En el marco del Día Mundial del Riñón, que se conmemora cada 12 de marzo, el presidente de la Federación Mexicana de Promoción de la Salud, A.C., Jorge R. Marín Marrufo, advirtió que el avance de la diabetes podría traducirse en un aumento de casos de insuficiencia renal si no se fortalecen las acciones de prevención y detección oportuna.
Diversos estudios médicos señalan que uno de cada tres pacientes con diabetes puede desarrollar daño renal, condición que con el tiempo puede evolucionar hacia insuficiencia renal crónica, una enfermedad que suele avanzar sin presentar síntomas durante años.
Cuando el paciente comienza a experimentar señales como fatiga extrema, hinchazón en piernas o cambios en la frecuencia urinaria, el deterioro de los riñones con frecuencia ya se encuentra en una fase avanzada.
En estas circunstancias, muchas personas requieren tratamientos sustitutivos como la hemodiálisis o incluso un trasplante renal, procedimientos que implican elevados costos económicos para las familias y para el sistema de salud, además de afectar considerablemente la calidad de vida de los pacientes.
A nivel nacional se estima que entre el 8 y el 10 por ciento de la población presenta algún grado de daño renal, muchas veces sin tener conocimiento de su condición.

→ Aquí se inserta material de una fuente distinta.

Background: an optimization exercise with open tools, aiming at small area and a short achievable clock period. Do not read the settings as production practice. The RTL was checked by simulation tests, not by an equivalence proof against the original design. Power and IR drop assume default switching activity.

==> flow/design.v <==
module instr_mem_sync (
  input  logic        clk,
  input  logic        reset,
  input  logic        fetch_req,
  input  logic [31:0] fetch_addr,
  output logic        fetch_ready,
  output logic        fetch_valid,
  output logic [31:0] fetch_instr,
  output logic        fetch_fault,
  input  logic        prog_we,
  input  logic [5:0]  prog_addr,
  input  logic [31:0] prog_data,
  output logic        busy
);
  localparam logic [31:0] FILL_WORD = 32'h00000013;
  logic          busy_q, busy_out_q, ready_out_q;
  logic [5:0]    clr_cnt_q;
  logic          fetch_valid_q, fetch_fault_q;
  logic [31:0]   fetch_instr_q;
  logic [2047:0] mem_q;
  always_ff @(posedge clk) begin
    if (reset) begin
      busy_q    <= 1'b1;
      clr_cnt_q <= '0;
    end else if (busy_q) begin
      clr_cnt_q <= clr_cnt_q + 1'b1;
      if (&clr_cnt_q) busy_q <= 1'b0;
    end
  end
  always_ff @(posedge clk) begin
    busy_out_q  <= reset | (busy_out_q & ~(&clr_cnt_q));
    ready_out_q <= ~reset & (ready_out_q | (&clr_cnt_q));
  end
  logic [31:0] wr_data;
  logic [7:0]  wr_lo, wr_hi;
  logic [63:0] wr_en [2];
  assign wr_data = busy_q ? FILL_WORD : prog_data;
  always_comb
    for (int k = 0; k < 8; k++) begin
      wr_lo[k] = busy_q | (prog_we & (prog_addr[2:0] == k[2:0]));
      wr_hi[k] = busy_q | (prog_addr[5:3] == k[2:0]);
    end
  for (genvar i = 0; i < 64; i++) begin : g_word
    for (genvar h = 0; h < 2; h++) begin : g_half
      imem_and2 u_we (.a(wr_lo[i % 8]), .b(wr_hi[i / 8]), .y(wr_en[h][i]));
      always_ff @(posedge clk) begin
        if (wr_en[h][i]) mem_q[32*i + 16*h +: 16] <= wr_data[16*h +: 16];
      end
    end
  end
  logic        accept, fault, f;
  logic [63:0] sel [4];
  logic [31:0] rd_data;
  assign accept = fetch_req & ~busy_q;
  assign fault  = (|fetch_addr[1:0]) | (|fetch_addr[31:8]);
  assign f      = fault | reset;    
  logic [5:0] a_n;
  for (genvar k = 0; k < 6; k++) begin : g_ainv
    imem_inv u_inv (.a(fetch_addr[2+k]), .y(a_n[k]));
  end
  for (genvar c = 0; c < 4; c++) begin : g_selc
    logic [7:0] lo_n, hi_n;
    for (genvar k = 0; k < 8; k++) begin : g_pre
      imem_nand3 u_lo (.a(k[0] ? fetch_addr[2] : a_n[0]), .b(k[1] ? fetch_addr[3] : a_n[1]),
                       .c(k[2] ? fetch_addr[4] : a_n[2]), .y(lo_n[k]));
      imem_nand3 u_hi (.a(k[0] ? fetch_addr[5] : a_n[3]), .b(k[1] ? fetch_addr[6] : a_n[4]),
                       .c(k[2] ? fetch_addr[7] : a_n[5]), .y(hi_n[k]));
    end
    for (genvar w = 0; w < 64; w++) begin : g_sel
      imem_nor2 u_sel (.a(lo_n[w % 8]), .b(hi_n[w / 8]), .y(sel[c][w]));
    end
  end
  for (genvar b = 0; b < 32; b++) begin : g_rd
    logic [63:0] col;
    for (genvar i = 0; i < 64; i++) begin : g_col
      assign col[i] = mem_q[32*i + b];
    end
    imem_rd_bit #(.FILL(FILL_WORD[b])) u_rd (.sel(sel[b / 8]), .d(col), .f(f), .y(rd_data[b]));
  end
  always_ff @(posedge clk) begin
    if (reset) begin
      fetch_valid_q <= 1'b0;
      fetch_fault_q <= 1'b0;
    end else begin
      fetch_valid_q <= accept;
      fetch_fault_q <= accept & fault;
    end
    if (reset | accept) fetch_instr_q <= rd_data;
  end
  assign fetch_ready = ready_out_q;
  assign busy        = busy_out_q;
  assign fetch_valid = fetch_valid_q;
  assign fetch_fault = fetch_fault_q;
  assign fetch_instr = fetch_instr_q;
endmodule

Especialistas advierten que Yucatán enfrenta una combinación de factores que favorecen el desarrollo de enfermedades crónicas, entre ellos altos índices de obesidad, cambios en los hábitos alimentarios, sedentarismo y diagnósticos tardíos.
El alto consumo de bebidas azucaradas, dietas ricas en carbohidratos refinados y la falta de actividad física han acelerado el crecimiento de la diabetes, lo que a su vez incrementa el riesgo de daño renal.